# WORK REQUIRED:
Only one stretch of the data below is needed. Output the lines from the one with "DFF | 481 | 56.23" up to and including the one with "global route: 4036 / 9427 / 26760", exactly as they stand.

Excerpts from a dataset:
━━━━━━━━━━━━━━━━━━━━

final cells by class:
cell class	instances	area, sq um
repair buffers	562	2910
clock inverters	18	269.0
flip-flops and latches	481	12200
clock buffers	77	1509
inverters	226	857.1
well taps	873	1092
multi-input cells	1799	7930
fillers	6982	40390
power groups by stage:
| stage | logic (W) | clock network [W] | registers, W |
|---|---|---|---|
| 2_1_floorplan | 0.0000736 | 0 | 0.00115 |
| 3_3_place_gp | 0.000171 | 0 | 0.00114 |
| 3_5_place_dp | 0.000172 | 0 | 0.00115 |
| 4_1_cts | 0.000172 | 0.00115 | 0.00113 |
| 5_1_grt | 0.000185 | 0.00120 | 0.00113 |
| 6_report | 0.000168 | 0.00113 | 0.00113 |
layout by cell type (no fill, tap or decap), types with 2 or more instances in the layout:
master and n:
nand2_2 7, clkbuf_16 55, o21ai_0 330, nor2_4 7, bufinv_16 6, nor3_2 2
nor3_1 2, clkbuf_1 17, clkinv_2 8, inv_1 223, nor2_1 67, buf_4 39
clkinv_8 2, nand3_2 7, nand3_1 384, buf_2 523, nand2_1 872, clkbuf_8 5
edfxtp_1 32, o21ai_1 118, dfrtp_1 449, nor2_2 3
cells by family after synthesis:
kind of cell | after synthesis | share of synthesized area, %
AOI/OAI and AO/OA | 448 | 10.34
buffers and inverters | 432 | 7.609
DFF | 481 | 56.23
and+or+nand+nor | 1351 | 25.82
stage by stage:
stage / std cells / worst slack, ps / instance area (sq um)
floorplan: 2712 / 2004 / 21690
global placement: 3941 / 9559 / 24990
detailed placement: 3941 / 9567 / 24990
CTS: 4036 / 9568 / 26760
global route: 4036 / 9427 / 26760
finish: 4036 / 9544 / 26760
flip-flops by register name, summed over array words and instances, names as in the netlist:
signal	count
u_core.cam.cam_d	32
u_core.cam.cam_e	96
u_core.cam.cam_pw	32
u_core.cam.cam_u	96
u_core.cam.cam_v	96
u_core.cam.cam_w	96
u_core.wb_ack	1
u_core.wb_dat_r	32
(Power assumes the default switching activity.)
**src/design/ql_cfg_pkg.sv**
```systemverilog
// Step values and dividers assume an 84 MHz clk_sys; other clocks need new constants
package ql_cfg_pkg;

	// ==================================================
	// Configuration selects
	// ==================================================

	// CPU bus speed, QL is the original 7.5 MHz 68008 pace
	typedef enum logic [1:0]
	{
		speed_ql,
		speed_16m,
		speed_24m,
		speed_full
	} cpu_speed_e;

	// RAM fitted, 4096k also turns on the (Super)GoldCard map
	typedef enum logic [1:0]
	{
		ram_128k,
		ram_640k,
		ram_896k,
		ram_4096k
	} ram_cfg_e;

	// ==================================================
	// Clock enables
	// ==================================================

	localparam int FRACT_WIDTH = 16;                          // Bus accumulator width

	// Step per clk_sys, tick rate = 84 MHz * step / 65536
	localparam logic [FRACT_WIDTH:0] FRACT_BUS_QL   = 17'd11702;  // ~15 MHz
	localparam logic [FRACT_WIDTH:0] FRACT_BUS_16   = 17'd24966;  // ~32 MHz
	localparam logic [FRACT_WIDTH:0] FRACT_BUS_24   = 17'd37449;  // 48 MHz
	localparam logic [FRACT_WIDTH:0] FRACT_BUS_FULL = 17'd65536;  // Carry every cycle

	localparam int unsigned DIV_131K = 640;                   // 131.25 kHz refresh and RTC tick
	localparam int unsigned DIV_VID  = 8;                     // 10.5 MHz pixel tick

	// Core reset length in ce_bus_p pulses
	localparam int unsigned RESET_HOLD = 4095;

	// ==================================================
	// Memory map
	// ==================================================

	localparam logic [23:0] MASK_256K = 24'h03ffff;           // 128k, wraps at 256 KB
	localparam logic [23:0] MASK_1M   = 24'h0fffff;           // 640k and 896k
	localparam logic [23:0] MASK_8M   = 24'h7fffff;           // 4 MB RAM plus GoldCard space

	// GoldCard register offsets within $1c0xx
	localparam logic [7:0] GC_SHADOW_ON_OFS  = 8'h60;         // glo_rena
	localparam logic [7:0] GC_SHADOW_OFF_OFS = 8'h64;         // glo_rdis

	localparam logic [15:0] FILL_WORD = 16'hffff;             // Unmapped reads float high

endpackage

```
**src/design/ql_bus_pkg.sv**
```systemverilog
// Cycle signals are active high here; the CPU wrapper inverts the 68000 strobes
package ql_bus_pkg;

	// ==================================================
	// CPU side
	// ==================================================

	// One 68000 bus cycle, held by the CPU until dtack
	typedef struct packed
	{
		logic        as;         // Address strobe
		logic        rw;         // 1 read, 0 write
		logic        uds;        // Upper byte, even address
		logic        lds;        // Lower byte, odd address
		logic [22:0] addr;       // A23..A1
		logic [15:0] wdata;
	} cpu_cycle_t;

	// Data returned by memories and peripherals outside the glue
	typedef struct packed
	{
		logic [15:0] sdram_dout;
		logic        sdram_dtack; // Low while the SDRAM stalls
		logic [15:0] ql_rom_dout; // OS plus extension ROM
		logic [15:0] gc_rom_dout; // GoldCard boot ROM
		logic [15:0] io_dout;     // ZX8302 and mouse read data
	} mem_rsp_t;

	// ==================================================
	// Memory side
	// ==================================================

	typedef struct packed
	{
		logic [23:0] sdram_addr;  // Word address
		logic        sdram_wr;
		logic        sdram_oe;
		logic        vram_wr;     // Screen RAM at $02xxxx
		logic        zx8302_sel;
		logic        sdram_uds;
		logic        sdram_lds;
	} mem_req_t;

	// Decoded view of the current cycle
	typedef struct packed
	{
		logic        rd;          // Valid read, some strobe set
		logic        wr;          // Valid write
		logic        ql_io;       // $18000-$1bfff
		logic        ram;         // Any RAM incl. GoldCard extras
		logic        rom;         // $00xxxx
		logic        os_rom;      // $0000-$bfff
		logic        ext_rom;     // $c000-$ffff
		logic        gc_io;       // $1c000-$1c0ff
		logic        gc_boot_rom; // $04xxxx
		logic        gc_os_rom;   // $40xxxx
		logic [23:0] addr;        // Masked byte address
	} region_t;

endpackage

```
**src/design/ql_clock_enables.sv**
```systemverilog
// Enables are one clk_sys wide; a speed change takes effect on the next accumulator step
module ql_clock_enables
(
	input  logic                   clk_sys,
	input  logic                   reset,
	input  ql_cfg_pkg::cpu_speed_e cpu_speed,
	output logic                   ce_bus_p,
	output logic                   ce_bus_n,
	output logic                   ce_131k,
	output logic                   ce_vid
);

	localparam int FW       = ql_cfg_pkg::FRACT_WIDTH;
	localparam int DIV131_W = $clog2(ql_cfg_pkg::DIV_131K);
	localparam int DIVVID_W = $clog2(ql_cfg_pkg::DIV_VID);

	logic [FW:0]         fract_step;
	logic [FW-1:0]       cnt_bus;     // Fractional accumulator
	logic                bus_tick;    // Carry out, one per bus phase
	logic                bus_pol;     // 0 next tick is p, 1 next is n
	logic [DIV131_W-1:0] div_131k;
	logic [DIVVID_W-1:0] div_vid;

	// Step select
	always_comb
	begin
		case (cpu_speed)
			ql_cfg_pkg::speed_ql:  fract_step = ql_cfg_pkg::FRACT_BUS_QL;
			ql_cfg_pkg::speed_16m: fract_step = ql_cfg_pkg::FRACT_BUS_16;
			ql_cfg_pkg::speed_24m: fract_step = ql_cfg_pkg::FRACT_BUS_24;
			default:               fract_step = ql_cfg_pkg::FRACT_BUS_FULL;
		endcase
	end

	// ==================================================
	// CPU bus phases
	// ==================================================
	always_ff @(posedge clk_sys)
	begin
		if (reset)
		begin
			cnt_bus  <= '0;
			bus_tick <= 1'b0;
			bus_pol  <= 1'b0;   // First tick goes to p
			ce_bus_p <= 1'b0;
			ce_bus_n <= 1'b0;
		end
		else
		begin
			{bus_tick, cnt_bus} <= {1'b0, cnt_bus} + fract_step;
			ce_bus_p <= bus_tick && !bus_pol;
			ce_bus_n <= bus_tick && bus_pol;
			bus_pol  <= bus_pol ^ bus_tick;   // Flip per tick
		end
	end

	// Integer dividers, tick on count zero
	always_ff @(posedge clk_sys)
	begin
		if (reset)
		begin
			div_131k <= '0;
			div_vid  <= '0;
			ce_131k  <= 1'b0;
			ce_vid   <= 1'b0;
		end
		else
		begin
			div_131k <= (div_131k == DIV131_W'(ql_cfg_pkg::DIV_131K - 1)) ?
			            '0 : div_131k + DIV131_W'(1);
			div_vid  <= (div_vid == DIVVID_W'(ql_cfg_pkg::DIV_VID - 1)) ?
			            '0 : div_vid + DIVVID_W'(1);
			ce_131k  <= (div_131k == '0);
			ce_vid   <= (div_vid == '0);
		end
	end

	// Slow tick lands on a pixel tick, both dividers start together
	a_div_align: assert property (@(posedge clk_sys) disable iff (reset)
		ce_131k |-> ce_vid);

endmodule

```
**src/design/ql_reset_ctrl.sv**
```systemverilog
// Hold time scales with CPU speed since it counts bus enables; RAM size needs a reset to change
module ql_reset_ctrl
(
	input  logic                 clk_sys,
	input  logic                 reset,
	input  logic                 ce_bus_p,
	input  ql_cfg_pkg::ram_cfg_e ram_cfg_sel,
	output logic                 core_reset,
	output ql_cfg_pkg::ram_cfg_e ram_cfg
);

	localparam int HOLD_W = $clog2(ql_cfg_pkg::RESET_HOLD + 1);

	logic [HOLD_W-1:0] hold_cnt;

	// Reload on reset, count down on phi1
	always_ff @(posedge clk_sys)
	begin
		if (reset)
			hold_cnt <= HOLD_W'(ql_cfg_pkg::RESET_HOLD);
		else if (ce_bus_p && hold_cnt != '0)
			hold_cnt <= hold_cnt - HOLD_W'(1);
	end

	assign core_reset = (hold_cnt != '0);

	// RAM size follows the menu only while the core is held
	always_ff @(posedge clk_sys)
	begin
		if (core_reset)
			ram_cfg <= ram_cfg_sel;
	end

	// Once released the core stays running until the next reset
	a_hold_done: assert property (@(posedge clk_sys)
		(!reset && !core_reset) |=> !core_reset);

endmodule

```
**src/design/ql_addr_decode.sv**
```systemverilog
// Pure combinational decode; outputs follow the cycle inputs and stay valid while they are held
module ql_addr_decode
(
	input  ql_bus_pkg::cpu_cycle_t cpu,
	input  ql_cfg_pkg::ram_cfg_e   ram_cfg,
	input  logic                   rom_shadow,
	output ql_bus_pkg::region_t    region,
	output ql_bus_pkg::mem_req_t   req
);

	logic        gc_en;          // (Super)GoldCard map
	logic [23:0] addr_mask;
	logic [23:0] addr;           // Masked byte address
	logic        cpu_rd;
	logic        cpu_wr;
	logic        bram;
	logic        xram;
	logic        gc_ram1;
	logic        gc_ram2;
	logic        gc_io;
	logic        rom;
	logic        ext_rom;
	logic        shadow_rd;
	logic        shadow_wr;

	assign gc_en = (ram_cfg == ql_cfg_pkg::ram_4096k);

	// Wrap per RAM size
	always_comb
	begin
		case (ram_cfg)
			ql_cfg_pkg::ram_128k: addr_mask = ql_cfg_pkg::MASK_256K;
			ql_cfg_pkg::ram_640k,
			ql_cfg_pkg::ram_896k: addr_mask = ql_cfg_pkg::MASK_1M;
			default:              addr_mask = ql_cfg_pkg::MASK_8M;
		endcase
	end

	// A0 rebuilt from the strobes, odd only for a lone low byte
	assign addr = {cpu.addr, !cpu.uds && cpu.lds} & addr_mask;

	assign cpu_rd = cpu.as &&  cpu.rw && (cpu.uds || cpu.lds);
	assign cpu_wr = cpu.as && !cpu.rw && (cpu.uds || cpu.lds);

	// ==================================================
	// Regions
	// ==================================================
	assign bram    = addr[23:17] == 7'h01;                           // $20000-$3ffff
	assign xram    = (ram_cfg == ql_cfg_pkg::ram_640k && addr[23:20] == 4'h0 && ^addr[19:18]) ||
	                 (ram_cfg == ql_cfg_pkg::ram_896k && addr[23:20] == 4'h0 && |addr[19:18]) ||
	                 (gc_en && addr[23:22] == 2'b00 && |addr[21:18]);  // Up to $3fffff
	assign gc_io   = gc_en && addr[23:8] == 16'h01c0;                // $1c000-$1c0ff
	assign gc_ram1 = gc_en && addr[23:15] == 9'h002;                 // $10000-$17fff
	assign gc_ram2 = gc_en && addr[23:14] == 10'h007 && !gc_io;      // $1c100-$1ffff
	assign rom     = addr[23:16] == 8'h00;
	assign ext_rom = addr[23:14] == 10'h003;                         // $c000-$ffff

	// Shadow RAM is filled while off and read back once on
	assign shadow_rd = cpu_rd && rom && !ext_rom && rom_shadow;
	assign shadow_wr = cpu_wr && rom && !ext_rom && !rom_shadow;

	always_comb
	begin
		region.rd          = cpu_rd;
		region.wr          = cpu_wr;
		region.ql_io       = addr[23:14] == 10'h006;                 // $18000-$1bfff
		region.ram         = bram || xram || gc_ram1 || gc_ram2;
		region.rom         = rom;
		region.os_rom      = rom && !ext_rom;
		region.ext_rom     = ext_rom;
		region.gc_io       = gc_io;
		region.gc_boot_rom = gc_en && addr[23:16] == 8'h04;
		region.gc_os_rom   = gc_en && addr[23:16] == 8'h40;
		region.addr        = addr;

		// Requests
		req.sdram_addr = {3'b000, addr[21:1]};                       // 4 MB of words
		req.sdram_wr   = cpu_wr && (region.ram || shadow_wr);
		req.sdram_oe   = cpu_rd && (region.ram || shadow_rd);
		req.vram_wr    = cpu_wr && addr[23:16] == 8'h02;
		req.zx8302_sel = (cpu_rd || cpu_wr) && region.ql_io && !addr[6];
		req.sdram_uds  = cpu.uds;
		req.sdram_lds  = cpu.lds;
	end

endmodule

```
**src/design/ql_io_regs.sv**
```systemverilog
// Registers are write only; a held write cycle just reloads the same value each clock
module ql_io_regs
(
	input  logic                   clk_sys,
	input  logic                   reset,
	input  ql_bus_pkg::region_t    region,
	input  ql_bus_pkg::cpu_cycle_t cpu,
	output logic                   rom_shadow,
	output logic [7:0]             mc_stat
);

	logic gc_reg_wr;    // Upper byte write into GoldCard I/O
	logic vid_reg_wr;   // ZX8301 control at $18063

	assign gc_reg_wr  = region.gc_io && region.wr && cpu.uds && !cpu.lds;
	assign vid_reg_wr = region.ql_io && region.wr && cpu.lds &&
	                    {region.addr[6:5], region.addr[1]} == 3'b111;

	// ==================================================
	// GoldCard shadow RAM switch
	// ==================================================
	always_ff @(posedge clk_sys)
	begin
		if (reset)
			rom_shadow <= 1'b0;   // Boot ROM mapping
		else if (gc_reg_wr)
		begin
			if (region.addr[7:0] == ql_cfg_pkg::GC_SHADOW_ON_OFS)
				rom_shadow <= 1'b1;
			else if (region.addr[7:0] == ql_cfg_pkg::GC_SHADOW_OFF_OFS)
				rom_shadow <= 1'b0;
		end
	end

	// Display mode, screen bank and blank bits
	always_ff @(posedge clk_sys)
	begin
		if (reset)
			mc_stat <= 8'h00;
		else if (vid_reg_wr)
			mc_stat <= cpu.wdata[7:0];   // Low byte lane
	end

endmodule

```
**src/design/ql_data_mux.sv**
```systemverilog
// Read data is valid only for the decoded region; dtack stays high outside RAM and shadow cycles
module ql_data_mux
(
	input  ql_bus_pkg::region_t  region,
	input  logic                 rom_shadow,
	input  ql_cfg_pkg::ram_cfg_e ram_cfg,
	input  ql_bus_pkg::mem_rsp_t mem,
	output logic [15:0]          cpu_din,
	output logic                 cpu_dtack
);

	logic        gc_en;
	logic        shadow_rd;
	logic        shadow_wr;
	logic [15:0] ql_dout;          // Plain QL map
	logic [15:0] gc_dout_boot;     // GoldCard, shadow off
	logic [15:0] gc_dout_shadow;   // GoldCard, shadow on

	assign gc_en     = (ram_cfg == ql_cfg_pkg::ram_4096k);
	assign shadow_rd = region.rd && region.os_rom && rom_shadow;
	assign shadow_wr = region.wr && region.os_rom && !rom_shadow;

	// ==================================================
	// Read data per map
	// ==================================================
	always_comb
	begin
		if (region.rom)
			ql_dout = mem.ql_rom_dout;          // OS and extension ROM
		else if (region.ram)
			ql_dout = mem.sdram_dout;
		else
			ql_dout = ql_cfg_pkg::FILL_WORD;

		if (region.rom || region.gc_boot_rom)
			gc_dout_boot = mem.gc_rom_dout;     // Both boot ROM copies
		else if (region.gc_os_rom)
			gc_dout_boot = mem.ql_rom_dout;     // Original OS moved up
		else if (region.ram)
			gc_dout_boot = mem.sdram_dout;
		else
			gc_dout_boot = ql_cfg_pkg::FILL_WORD;

		if (region.os_rom)
			gc_dout_shadow = mem.sdram_dout;    // OS copy now in RAM
		else if (region.ext_rom || region.gc_os_rom)
			gc_dout_shadow = mem.ql_rom_dout;
		else if (region.ram)
			gc_dout_shadow = mem.sdram_dout;
		else
			gc_dout_shadow = ql_cfg_pkg::FILL_WORD;
	end

	// I/O is mapped in every mode
	always_comb
	begin
		if (region.ql_io)
			cpu_din = mem.io_dout;
		else if (gc_en)
			cpu_din = rom_shadow ? gc_dout_shadow : gc_dout_boot;
		else
			cpu_din = ql_dout;
	end

	// SDRAM cycles wait for the controller, all else acks at once
	always_comb
	begin
		if (shadow_rd || shadow_wr || region.ram)
			cpu_dtack = mem.sdram_dtack;
		else
			cpu_dtack = 1'b1;
	end

endmodule

```
**src/design/ql_bus_glue.sv**
```systemverilog
// Memories, CPU and peripherals sit outside; their data comes in on mem and requests leave on req
module ql_bus_glue
(
	input  logic                   clk_sys,
	input  logic                   reset,
	input  ql_cfg_pkg::cpu_speed_e cpu_speed,
	input  ql_cfg_pkg::ram_cfg_e   ram_cfg_sel,
	input  ql_bus_pkg::cpu_cycle_t cpu,
	input  ql_bus_pkg::mem_rsp_t   mem,
	output logic                   core_reset,
	output logic                   ce_bus_p,
	output logic                   ce_bus_n,
	output logic                   ce_131k,
	output logic                   ce_vid,
	output logic [15:0]            cpu_din,
	output logic                   cpu_dtack,
	output ql_bus_pkg::mem_req_t   req,
	output logic [7:0]             mc_stat
);

	ql_cfg_pkg::ram_cfg_e ram_cfg;       // Latched at reset
	ql_bus_pkg::region_t  region;
	logic                 rom_shadow;

	// ==================================================
	// Clocking and reset
	// ==================================================
	ql_clock_enables ql_clock_enables_i
	(
		.clk_sys   ( clk_sys   ),
		.reset     ( reset     ),
		.cpu_speed ( cpu_speed ),
		.ce_bus_p  ( ce_bus_p  ),
		.ce_bus_n  ( ce_bus_n  ),
		.ce_131k   ( ce_131k   ),
		.ce_vid    ( ce_vid    )
	);

	ql_reset_ctrl ql_reset_ctrl_i
	(
		.clk_sys     ( clk_sys     ),
		.reset       ( reset       ),
		.ce_bus_p    ( ce_bus_p    ),
		.ram_cfg_sel ( ram_cfg_sel ),
		.core_reset  ( core_reset  ),
		.ram_cfg     ( ram_cfg     )
	);

	// Bus path
	ql_addr_decode ql_addr_decode_i
	(
		.cpu        ( cpu        ),
		.ram_cfg    ( ram_cfg    ),
		.rom_shadow ( rom_shadow ),
		.region     ( region     ),
		.req        ( req        )
	);

	ql_io_regs ql_io_regs_i
	(
		.clk_sys    ( clk_sys    ),
		.reset      ( reset      ),
		.region     ( region     ),
		.cpu        ( cpu        ),
		.rom_shadow ( rom_shadow ),
		.mc_stat    ( mc_stat    )
	);

	ql_data_mux ql_data_mux_i
	(
		.region     ( region     ),
		.rom_shadow ( rom_shadow ),
		.ram_cfg    ( ram_cfg    ),
		.mem        ( mem        ),
		.cpu_din    ( cpu_din    ),
		.cpu_dtack  ( cpu_dtack  )
	);

endmodule

```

━━━━━━━━━━━━━━━━━━━━

# SOLUTION FOR THIS TASK:
DFF | 481 | 56.23
and+or+nand+nor | 1351 | 25.82
stage by stage:
stage / std cells / worst slack, ps / instance area (sq um)
floorplan: 2712 / 2004 / 21690
global placement: 3941 / 9559 / 24990
detailed placement: 3941 / 9567 / 24990
CTS: 4036 / 9568 / 26760
global route: 4036 / 9427 / 26760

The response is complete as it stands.